Coexistence of amyloid-β and Tau hyperphosphorylation rescues cognitive and electrophysiological deficiencies in a mouse model of Alzheimer’s disease

Alzheimer’s disease hallmarks include amyloid-β peptide (Aβ) and hyperphosphorylated Tau (P-Tau), abnormalities in hippocampal oscillatory rhythms, imbalance of neuronal activity, and cognitive deficits. J20 and VLW mice, accumulating Aβ and P-Tau, respectively, show imbalanced neuronal activity and cognitive impairments. Here we analyzed mice simultaneously accumulating Aβ and P-Tau (J20/VLW).

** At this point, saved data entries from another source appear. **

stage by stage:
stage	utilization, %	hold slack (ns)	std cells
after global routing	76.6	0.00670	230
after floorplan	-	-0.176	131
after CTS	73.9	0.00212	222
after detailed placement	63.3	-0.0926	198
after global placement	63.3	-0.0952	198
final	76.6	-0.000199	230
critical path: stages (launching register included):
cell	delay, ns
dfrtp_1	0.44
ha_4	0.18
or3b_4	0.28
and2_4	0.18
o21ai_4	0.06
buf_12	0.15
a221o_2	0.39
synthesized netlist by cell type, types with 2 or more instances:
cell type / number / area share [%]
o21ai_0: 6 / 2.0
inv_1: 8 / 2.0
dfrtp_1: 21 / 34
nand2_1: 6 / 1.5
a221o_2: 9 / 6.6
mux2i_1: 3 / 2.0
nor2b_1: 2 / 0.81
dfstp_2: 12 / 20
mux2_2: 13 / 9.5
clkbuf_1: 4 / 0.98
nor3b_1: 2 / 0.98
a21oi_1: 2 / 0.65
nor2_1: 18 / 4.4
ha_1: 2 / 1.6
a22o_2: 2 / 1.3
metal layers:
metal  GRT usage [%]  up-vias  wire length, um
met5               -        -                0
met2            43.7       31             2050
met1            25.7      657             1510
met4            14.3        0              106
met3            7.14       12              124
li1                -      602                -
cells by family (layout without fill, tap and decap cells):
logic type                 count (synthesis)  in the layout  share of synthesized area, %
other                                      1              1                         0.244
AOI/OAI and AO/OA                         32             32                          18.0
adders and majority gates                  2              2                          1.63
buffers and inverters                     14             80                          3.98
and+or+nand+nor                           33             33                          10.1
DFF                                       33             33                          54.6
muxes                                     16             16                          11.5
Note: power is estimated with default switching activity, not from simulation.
**config.mk**
```make
export PLATFORM = sky130hd
export DESIGN_NAME = wp_ctrl
export DESIGN_NICKNAME = d
export VERILOG_FILES = /design/src/rtl/wp_pkg.sv /design/src/rtl/wp_sector.sv /design/src/rtl/wp_unlock.sv /design/src/rtl/wp_page.sv /design/src/rtl/wp_ctrl.sv
export SDC_FILE = /design/constraint.sdc
export NUM_CORES = 1
export LEC_CHECK = 0
export ABC_AREA = 1
export BUFFER_PORTS_ARGS = -buffer_cell sky130_fd_sc_hd__buf_2
export CAP_MARGIN = 20
export CORE_MARGIN = 10
export CORE_UTILIZATION = 30
export DETAILED_ROUTE_END_ITERATION = 10
export SYNTH_ARGS = -nofsm -noshare
export SYNTH_HDL_FRONTEND = slang
export SYNTH_SLANG_ARGS = --single-unit
```
**constraint.sdc**
```tcl
create_clock -name clk -period 3.3 [get_ports clk]
set_clock_uncertainty 0.1 [all_clocks]
set_input_delay 0.66 -clock clk [delete_from_list [all_inputs] [get_ports clk]]
set_output_delay 0.66 -clock clk [all_outputs]
set_load 0.01 [all_outputs]
```
### config.mk
export PLATFORM = sky130hd
export DESIGN_NAME = rx_addr_filter
export DESIGN_NICKNAME = d
export VERILOG_FILES = /design/src/rtl/rx_filter_pkg.sv /design/src/rtl/setup_slot_loader.sv /design/src/rtl/unicast_table.sv /design/src/rtl/dest_matcher.sv /design/src/rtl/rx_addr_filter.sv
export SDC_FILE = /design/constraint.sdc
export NUM_CORES = 1
export LEC_CHECK = 0
export BUFFER_PORTS_ARGS = -buffer_cell sky130_fd_sc_hd__buf_2
export CORE_MARGIN = 5
export CORE_UTILIZATION = 65
export DETAILED_ROUTE_END_ITERATION = 6
export GPL_ROUTABILITY_DRIVEN = 1
export PLACE_DENSITY_LB_ADDON = 0.25
export SLEW_MARGIN = 5
export SYNTH_ARGS = -nofsm -noshare
export SYNTH_HDL_FRONTEND = slang
export SYNTH_SLANG_ARGS = --single-unit
### constraint.sdc
create_clock -name clk -period 13.5 [get_ports clk]
set_clock_uncertainty 0.05 [all_clocks]
set_input_delay 2.7 -clock clk [delete_from_list [all_inputs] [get_ports clk]]
set_output_delay 2.7 -clock clk [all_outputs]
set_load 0.005 [all_outputs]
### src/rtl/rx_filter_pkg.sv
`timescale 1ns/1ps
package rx_filter_pkg;
  localparam int ADDR_BYTES = 6;
  typedef logic [ADDR_BYTES-1:0][7:0] mac_t;
endpackage

### src/rtl/setup_slot_loader.sv
`timescale 1ns/1ps
module setup_slot_loader
  import rx_filter_pkg::*;
#(
  parameter int SLOTS      = 16,
  parameter int SLOT_BYTES = 12
) (
  input  logic       clk,
  input  logic       rst,
  input  logic       start,
  input  logic       byte_valid,
  input  logic [7:0] byte_data,
  input  logic       byte_last,
  output logic       busy,
  output logic       wr_en,
  output mac_t       wr_data
);
  localparam int OW = $clog2(SLOT_BYTES);
  localparam int SW = (SLOTS > 1) ? $clog2(SLOTS) : 1;

  logic [OW-1:0] off;
  logic [SW-1:0] slot;
  mac_t          asm_q;
  logic          take, pick, slot_end, frame_end;
  logic [2:0]    pos;

  // Address bytes sit at offsets 0,1,4,5,8,9: pairs whose offset bit 1 is clear.
  assign take      = busy && byte_valid && !start;
  assign pick      = (off < OW'(10)) && !off[1];
  assign pos       = {off[3:2], off[0]};
  assign slot_end  = (off == OW'(SLOT_BYTES - 1));
  assign frame_end = take && (byte_last || (slot_end && slot == SW'(SLOTS - 1)));

  always_ff @(posedge clk) begin
    if (rst) begin
      busy  <= 1'b0;
      off   <= '0;
      slot  <= '0;
      asm_q <= '0;
    end else if (start) begin
      busy <= 1'b1;
      off  <= '0;
      slot <= '0;
    end else if (take) begin
      if (pick) asm_q[pos] <= byte_data;
      if (slot_end) begin
        off  <= '0;
        slot <= slot + 1'b1;
      end else begin
        off <= off + 1'b1;
      end
      if (frame_end) busy <= 1'b0;
    end
  end

  // Offset 9 is the last address byte, so the address is complete at slot end.
  assign wr_en   = take && slot_end && !asm_q[0][0];
  assign wr_data = asm_q;

  a_r2_start_busy: assert property (@(posedge clk) disable iff (rst)
    start |=> (busy && off == '0))
    else $error("start did not open a load");
  a_r5_marked_end: assert property (@(posedge clk) disable iff (rst)
    (busy && byte_valid && byte_last && !start) |=> !busy)
    else $error("load did not end on marked byte");
endmodule

### src/rtl/unicast_table.sv
`timescale 1ns/1ps
module unicast_table
  import rx_filter_pkg::*;
#(
  parameter int DEPTH = 16,
  parameter int CW    = $clog2(DEPTH + 1)
) (
  input  logic          clk,
  input  logic          rst,
  input  logic          clear,
  input  logic          wr_en,
  input  mac_t          wr_data,
  output mac_t          entries [DEPTH],
  output logic [CW-1:0] count
);
  // Storage carries no reset; entries at or above count are masked by users.
  always_ff @(posedge clk) begin
    if (wr_en && !clear && count < CW'(DEPTH)) entries[count[CW-2:0]] <= wr_data;
  end

  always_ff @(posedge clk) begin
    if (rst || clear)                          count <= '0;
    else if (wr_en && count < CW'(DEPTH))      count <= count + 1'b1;
  end

  a_r2_clear_empties: assert property (@(posedge clk) disable iff (rst)
    clear |=> (count == '0))
    else $error("clear left entries");
  a_r4_count_step: assert property (@(posedge clk) disable iff (rst)
    !clear |=> (count == $past(count) || count == $past(count) + 1'b1))
    else $error("count jumped");
  always @(posedge clk) begin
    if (!rst) begin
      a_r4_bound: assert (count <= CW'(DEPTH)) else $error("count overflow");
    end
  end
endmodule

### src/rtl/dest_matcher.sv
`timescale 1ns/1ps
module dest_matcher
  import rx_filter_pkg::*;
#(
  parameter int DEPTH = 16,
  parameter int CW    = $clog2(DEPTH + 1)
) (
  input  logic          clk,
  input  logic          rst,
  input  logic          accept_all,
  input  logic          byte_valid,
  input  logic [7:0]    byte_data,
  input  mac_t          entries [DEPTH],
  input  logic [CW-1:0] count,
  output logic          decide_valid,
  output logic          accept
);
  logic [2:0]       idx;
  logic [DEPTH-1:0] hit, hit_nx;
  logic             grp, grp_nx, last;

  assign last   = byte_valid && (idx == 3'(ADDR_BYTES - 1));
  assign grp_nx = (idx == 3'd0) ? byte_data[0] : grp;

  // One byte comparator per entry; a per-entry flag survives while bytes agree.
  for (genvar gi = 0; gi < DEPTH; gi++) begin : g_cmp
    assign hit_nx[gi] = (entries[gi][idx] == byte_data)
                        && ((idx == 3'd0) || hit[gi])
                        && (CW'(gi) < count);
  end

  always_ff @(posedge clk) begin
    if (rst) begin
      idx          <= '0;
      hit          <= '0;
      grp          <= 1'b0;
      decide_valid <= 1'b0;
      accept       <= 1'b0;
    end else begin
      decide_valid <= last;
      if (byte_valid) begin
        hit <= hit_nx;
        grp <= grp_nx;
        idx <= last ? 3'd0 : idx + 3'd1;
        if (last) accept <= accept_all || grp_nx || (|hit_nx);
      end
    end
  end

  a_r6_single_pulse: assert property (@(posedge clk) disable iff (rst)
    decide_valid |=> !decide_valid)
    else $error("decision pulse too long");
  a_r7_all_mode: assert property (@(posedge clk) disable iff (rst)
    (last && accept_all) |=> (decide_valid && accept))
    else $error("accept-all frame rejected");
endmodule

### src/rtl/rx_addr_filter.sv
`timescale 1ns/1ps
module rx_addr_filter
  import rx_filter_pkg::*;
#(
  parameter int SLOTS      = 16,
  parameter int SLOT_BYTES = 12,
  localparam int CW        = $clog2(SLOTS + 1)
) (
  input  logic          clk,
  input  logic          rst,
  input  logic          accept_all,
  input  logic          setup_start,
  input  logic          setup_valid,
  input  logic [7:0]    setup_byte,
  input  logic          setup_last,
  input  logic          dst_valid,
  input  logic [7:0]    dst_byte,
  output logic          load_busy,
  output logic [CW-1:0] entry_count,
  output logic          decide_valid,
  output logic          accept
);
  logic wr_en;
  mac_t wr_data;
  mac_t entries [SLOTS];
  logic dst_take;

  setup_slot_loader #(.SLOTS(SLOTS), .SLOT_BYTES(SLOT_BYTES)) u_loader (
    .clk(clk), .rst(rst), .start(setup_start), .byte_valid(setup_valid),
    .byte_data(setup_byte), .byte_last(setup_last), .busy(load_busy),
    .wr_en(wr_en), .wr_data(wr_data)
  );

  unicast_table #(.DEPTH(SLOTS), .CW(CW)) u_table (
    .clk(clk), .rst(rst), .clear(setup_start), .wr_en(wr_en),
    .wr_data(wr_data), .entries(entries), .count(entry_count)
  );

  assign dst_take = dst_valid && !load_busy;

  dest_matcher #(.DEPTH(SLOTS), .CW(CW)) u_match (
    .clk(clk), .rst(rst), .accept_all(accept_all), .byte_valid(dst_take),
    .byte_data(dst_byte), .entries(entries), .count(entry_count),
    .decide_valid(decide_valid), .accept(accept)
  );

  a_r10_quiet_while_loading: assert property (@(posedge clk) disable iff (rst)
    (load_busy && $past(load_busy)) |-> !decide_valid)
    else $error("decision during load");
endmodule

**Word-level counts from Yosys, hierarchy flattened**

Cells that the tools add are included.

- Add/sub/neg operators: 4
- Reduce and logical (&&, ||, !) cells: 79
- Order comparisons: 23
- Eq/ne operators: 19
- Muxes and demuxes: 44
- Bitwise gates (word level): 2

Operator list:

| kind | number |
|---|---|
| 768-bit bitwise mux | 1 |
| 8-bit binary-select mux with 3-bit select | 16 |
| 48-bit demux with 4-bit select | 1 |
| 8-bit two-way mux | 17 |
| 8-bit == test | 16 |
| 48-bit bitwise mux | 1 |
| 48-bit two-way mux | 1 |
| 1-bit logical AND | 46 |
| 4-bit by 5-bit < comparator with 1-bit output, first input constant | 8 |
| 8-bit demux with 3-bit select | 1 |
| 1-bit logical OR | 20 |
| 3-bit by 5-bit < comparator with 1-bit output, first input constant | 4 |
| 16-bit OR reduction | 1 |
| 1-bit by 5-bit < comparator with 1-bit output, first input constant | 2 |
| 2-bit by 5-bit < comparator with 1-bit output, first input constant | 2 |
| 4-bit by 1-bit adder with 4-bit output, second input constant | 2 |
| 4-bit == test, second input constant | 2 |
| 3-bit by 4-bit < comparator with 1-bit output, second input constant | 2 |
| 2-bit AND reduction | 3 |
| 5-bit by 1-bit adder with 5-bit output, second input constant | 1 |
| 5-bit greater-or-equal comparator, second input constant | 1 |
| 5-bit by 1-bit < comparator with 1-bit output, second input constant | 1 |
| 5-bit < comparator, second input constant | 1 |
| 4-bit NOT with 5-bit output | 1 |
| other kinds (13) | 20 |

- Input port bits: 23
- Output and inout bits: 8
- Logic and storage cells: 282
- Flip-flop bits (word level): 852

**Depth between registers and ports, before layout**

Gate-level depths: netlist (run 1).

- Word-level depth: 7
- Gate-level depth with buffers: 16
- Gate-level depth less buffers: 10

**By module**

From an unflattened synthesis (run 1), not the netlist that was laid out.

- Cell total of the unflattened synthesis: 2,094
- Area, all modules: 34,848.4 sq um

By module, submodules not included:

| module | instances | area an instance (sq um) | cells each | sequential area each (sq um) |
|---|---|---|---|---|
| unicast_table | 1 | 23,438.7 | 822 | 23,162.2 |
| dest_matcher | 1 | 8,998.6 | 1,013 | 440.4 |
| setup_slot_loader | 1 | 2,397.3 | 258 | 1,141.1 |
| rx_addr_filter | 1 | 13.8 | 1 | 0.0 |

**Least setup slack after synthesis (run 1)**

Ideal clock, no wire load.

- Path type: input-to-reg
- Start: input port setup_start
- End: register u_table.entries[576] (netlist name)
- Setup slack: 5.489 ns
- Stages: 4
- Path buffers: 0
- Arrival: 7.448 ns
- Cell sequence: nor4_1 > nor3b_2 > nand2_1 > nor3_1

- Word-level cells in the longest chain between the ends: 6

RTL lines:

| item | RTL line | RTL |
|---|---|---|
| start, declared | rx_addr_filter.sv:12 | `input logic setup_start,` |
| 1-bit logical NOT (*) | setup_slot_loader.sv:28, unicast_table.sv:18 |  |
| 1-bit logical AND | setup_slot_loader.sv:28 | `assign take = busy && byte_valid && !start;` |
| 1-bit logical AND (2 in a row) | setup_slot_loader.sv:57 | `assign wr_en = take && slot_end && !asm_q[0][0];` |
| 1-bit logical AND (*) (2 in a row) | unicast_table.sv:18 | `if (wr_en && !clear && count < CW'(DEPTH)) entries[count[CW-2:0]] <= wr_data;` |

Mark *: on every way between the ends. The rest lies on a longest branch, timed or not.
A chain may end at the register's enable or synchronous reset.

**Final worst setup path (run 1)**

- Start: input port dst_byte[2]
- End: register u_match.accept

- Word-level cells in the longest chain between the ends: 5

RTL lines:

| item | RTL line | RTL |
|---|---|---|
| start, declared | rx_addr_filter.sv:17 | `input logic [7:0] dst_byte,` |
| 8-bit == test | dest_matcher.sv:27 | `assign hit_nx[gi] = (entries[gi][idx] == byte_data)` |
| 1-bit logical AND | dest_matcher.sv:28 | `&& ((idx == 3'd0) \|\| hit[gi])` |
| 1-bit logical AND | dest_matcher.sv:29 | `&& (CW'(gi) < count);` |
| 16-bit OR reduction (*) | dest_matcher.sv:45 | `if (last) accept <= accept_all \|\| grp_nx \|\| (\|hit_nx);` |
| 1-bit logical OR (*) | dest_matcher.sv:45 |  |
| end signal, assigned | dest_matcher.sv:45 |  |
| end, declared | dest_matcher.sv:16 | `output logic accept` |

Marked as above.

==> metrics.md, run 1 <==
| Metric | Value |
|---|---|
| Dpl hpwl | 56900 µm |
| Cells after Synth | 2050 |
| Placement Rows | 84 |
| RSZ-0062 raised after global routing | false |
| Post-synth EDFFs | 768 |
| Die Area | 58000 µm² |
| Pre-antenna DRT Iters | 5 |
| CP arrival | 5870 ps |
| Clock power share | 42.4% |
| # clock sinks | 852 |
| Initial Util | 65.8% |
| Vias in the first global route | 19400 |
| Largest cells by area after synthesis | edfxtp_1 (67%), mux4_2 (6.9%), dfxtp_1 (4.9%) |
| Synth top cells by count | edfxtp_1 (768), mux2i_1 (166), nor2_1 (163) |
| Initial antenna violation count | 2 |
| Net Sw Frac | 21.6% |
| Ys async rst share | 0% |
| Yosys warnings | 0 |
| Area leader, netlist | edfxtp_1 |
| Routed len/inst | 33.3 µm |
| Clock transition at path regs | 60 ps |
| Fmax | 186 MHz |
| Clock H-tree levels | 3 |
| Comb power frac | 5.9% |
| Synth Net Count | 2082 |
| Post-route ant nets | 0 |
| P_sw | 1.19 mW |
| Worst R2R Setup Slack | 8390 ps |
| Final Worst Setup Slack | 8120 ps |
| Die Ht | 241 µm |
| Most frequent cell after synthesis | edfxtp_1 |
| Placer's final routability congestion estimate | 0.999 |
| Share of cells above drive strength 1 | 17.1% |
| Yosys reg bits | 852 |
| Skew-Pair Late Insertion Delay | 640 ps |
| Ys flop type | edfxtp_1 |
| Setup Fix Bufs, Post-CTS | 0 |
| Critical Path Start Type | primary input |
| Sequential group share of total power | 51.7% |
| Starting DRT DRC Count | 3041 |
| Crit Path Category | primary input to flip-flop |
| CTS tree | yes |
| Post-Syn Area | 34700 µm² |
| Drt drc | 0 |
| Final Max Slew Viols | 0 |
| Largest net degree at the start of global routing | 111 |
| Die X | 241 µm |
| FILL cells | 3128 |
| GRT Residual Overflow | 0 |
| Relative slew slack | 7.96% |
| Final Hold Fails | 0 |
| Setup violations, final | 0 |
| Ports | 31 |
| Final WL | 95000 µm |
| Final min period | 5380 ps |
| Max Buffers Root-to-Sink | 3 |
| Synthesized area per cell | 16.9 µm² |
| Max Cap Violations | 0 |
| P per Cell Area | 144 nW/µm² |
| Critical path fanouts, max | 15 |
| Area share of the largest cell type after synthesis | 66.6% |
| Core area | 52700 µm² |
| Worst-margin pin slew | 1380 ps |
| First-pass GRT wire length | 136000 µm |
| Setup TNS Final | 0 ps |
| Final nets | 2128 |
| Crit. End Element | flip-flop |
| Post-DR vias/cell | 6.92 |
| Post-synthesis cell type count | 69 |
| Pwr Total | 5.52 mW |
| Layout area overhead | 10.6% |
| Peak VDD IR | 0.117 mV |
| CTS Hold Bufs | 0 |
| Final Cycle Share | 39.8% |
| Required time of the critical path | 13990 ps |
| Int Pwr | 4.33 mW |
| P_leak | 11.7 nW |
| Post_cts resized | 0 |
| Clk root buf | clkbuf_16 |
| Total GRT Usage | 33.3% |
| Outcome | complete, no violations |
| Vias | 19800 |
| I/O Buffers | 30 |
| Register area share after synthesis | 71.4% |
| Cts bufs inserted | 82 |
| Worst min-delay path class | flip-flop to flip-flop |
| Dpl ws | 7520 ps |
## sequential cells by signal, indices dropped and copies added, names as in the netlist
name                  cells
u_loader.busy             1
u_loader.off              4
u_loader.slot             4
u_loader.wr_data         48
u_match.accept            1
u_match.decide_valid      1
u_match.grp               1
u_match.hit              16
u_match.idx               3
u_table.count             5
u_table.entries         768
## kinds of logic (layout without fill, tap and decap cells)
| logic type | Yosys count | count (layout) | share of synthesized area (%) |
|---|---|---|---|
| AO/OA/AOI/OAI | 228 | 228 | 4.26 |
| XOR/XNOR | 143 | 143 | 3.61 |
| flip-flops | 852 | 852 | 71.4 |
| multiplexers | 326 | 326 | 13.4 |
| buffers and inverters | 138 | 253 | 2.14 |
| other | 0 | 1 | 0 |
| AND/OR/NAND/NOR | 354 | 354 | 4.81 |
| adder cells (fa/ha/maj) | 9 | 9 | 0.325 |
## metrics by stage
| stage | util [%] | cells | instance area [µm²] | hold slack, ps |
|---|---|---|---|---|
| 2_1_floorplan | - | 2050 | 34700 | 382 |
| 3_3_place_gp | 67.5 | 2700 | 35600 | 393 |
| 6_report | 72.8 | 2854 | 38300 | 410 |
| 4_1_cts | 72.8 | 2853 | 38300 | 409 |
| 5_1_grt | 72.8 | 2853 | 38300 | 427 |
| 3_5_place_dp | 67.5 | 2700 | 35600 | 401 |
## metal layers
layer | up-vias | wire length [µm] | track usage [%]
met4 | 0 | 4160 | 13.1
met1 | 10100 | 35200 | 47.9
met3 | 219 | 10800 | 5.97
li1 | 8076 | - | -
met5 | - | 0 | 0
met2 | 1384 | 44800 | 52.0
## worst max-delay path, stage by stage
cell	delay, ps
buf_2	290
clkinv_1	700
a22o_1	440
nor4_1	270
a21oi_1	70
or4_1	570
o41ai_1	460
nor4b_1	110
a311oi_2	240
## final cells by class
class,instances,area (µm²),share of cell area (%)
antenna,1,2.50,0.00653
timing repair buffer,86,583,1.52
tap,688,861,2.25
sequential,852,24800,64.6
inverter,14,53.8,0.140
clock inverter,38,429,1.12
clock buffer,115,2330,6.08
multi-input combinational,1060,9310,24.3
## placed cells by master (no fill, tap or decap), types with 9 or more instances in the layout
master and count:
edfxtp_1 768, mux2i_1 166, nor2_1 151, xnor2_1 139
mux4_2 106, clkbuf_16 86, dfxtp_1 81, a21oi_1 67
buf_4 55, nand2_1 48, a22oi_1 40, mux2_1 31
buf_2 30, nor3_1 25, o21ai_0 24, mux2_2 23
clkbuf_1 22, nand4_1 19, o22ai_1 17, nor4_1 16
nand3_1 16, o21ai_1 15, clkinv_2 14, nand2b_1 13
nor2_4 12, or3_1 12, nor2b_1 11, clkinv_1 10
inv_1 9, ha_1 9
## power groups by stage
stage	logic (mW)	registers, mW	clock network (mW)
5_1_grt	0.342	2.85	2.48
6_report	0.328	2.85	2.34
3_5_place_dp	0.324	2.91	0
3_3_place_gp	0.323	2.91	0
2_1_floorplan	0.246	2.89	0
4_1_cts	0.325	2.85	2.36
## path summary, 6_finish.rpt
path / start / end / cells past startpoint
worst max-delay path: dst_byte[2] / u_match.accept$_SDFFE_PP0P_ / 9
worst min-delay path: u_match.hit[13]$_SDFFE_PP0P_ / u_match.hit[13]$_SDFFE_PP0P_ / 2
worst max register to register: u_match.idx[0]$_SDFFE_PP0P_ / u_match.accept$_SDFFE_PP0P_ / 8
worst min register to register: u_match.hit[13]$_SDFFE_PP0P_ / u_match.hit[13]$_SDFFE_PP0P_ / 2
Note: power is estimated with default switching activity, not from simulation.
==> run 2, diff against run 1 <==
--- a/config.mk
+++ b/config.mk
@@ -7,7 +7,7 @@
 export LEC_CHECK = 0
 export BUFFER_PORTS_ARGS = -buffer_cell sky130_fd_sc_hd__buf_2
 export CORE_MARGIN = 5
-export CORE_UTILIZATION = 65
+export CORE_UTILIZATION = 57
 export DETAILED_ROUTE_END_ITERATION = 6
 export GPL_ROUTABILITY_DRIVEN = 1
 export PLACE_DENSITY_LB_ADDON = 0.25
==> constraint.sdc (replaced) <==
create_clock -name clk -period 4.5 [get_ports clk]
set_clock_uncertainty 0.05 [all_clocks]
set_input_delay 0.9 -clock clk [delete_from_list [all_inputs] [get_ports clk]]
set_output_delay 0.9 -clock clk [all_outputs]
set_load 0.005 [all_outputs]
==> run 2 against run 1 <==
  * Hold slack better by 5.7 ps
  * Via count down 0.40%
  * Utilization shrank 8.0 points
  * Largest cell class unchanged
  * Combinational power grew to 3.4 times the previous value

No changes in Aβ load or in P-Tau in pyramidal cells were observed in J20/VLW animals compared to respective single transgenic models. Conversely, the density of hippocampal interneurons accumulating pThr205 and pSer262 Tau was higher in J20/VLW than in VLW mice. The GABAergic septohippocampal (SH) connection specifically innervates hippocampal interneurons, modulating hippocampal electrophysiology. Contrarily to previous results showing an important reduction of GABAergic SH innervation in J20 and VLW mice, here we demonstrate that the GABAergic SH connection is preserved in J20/VLW animals. Furthermore, our findings indicate that hippocampal theta rhythms, markedly diminished in J20 and VLW mice, are partially rescued in J20/VLW animals. Moreover, the simultaneous presence of Aβ and P-Tau rescues Aβ-associated recognition memory deficits in J20/VLW mice. Altogether, these data suggest that a differential Tau phosphorylation pattern in hippocampal interneurons protects against loss of GABAergic SH innervation, preventing alterations in local field potentials and avoiding cognitive deficits.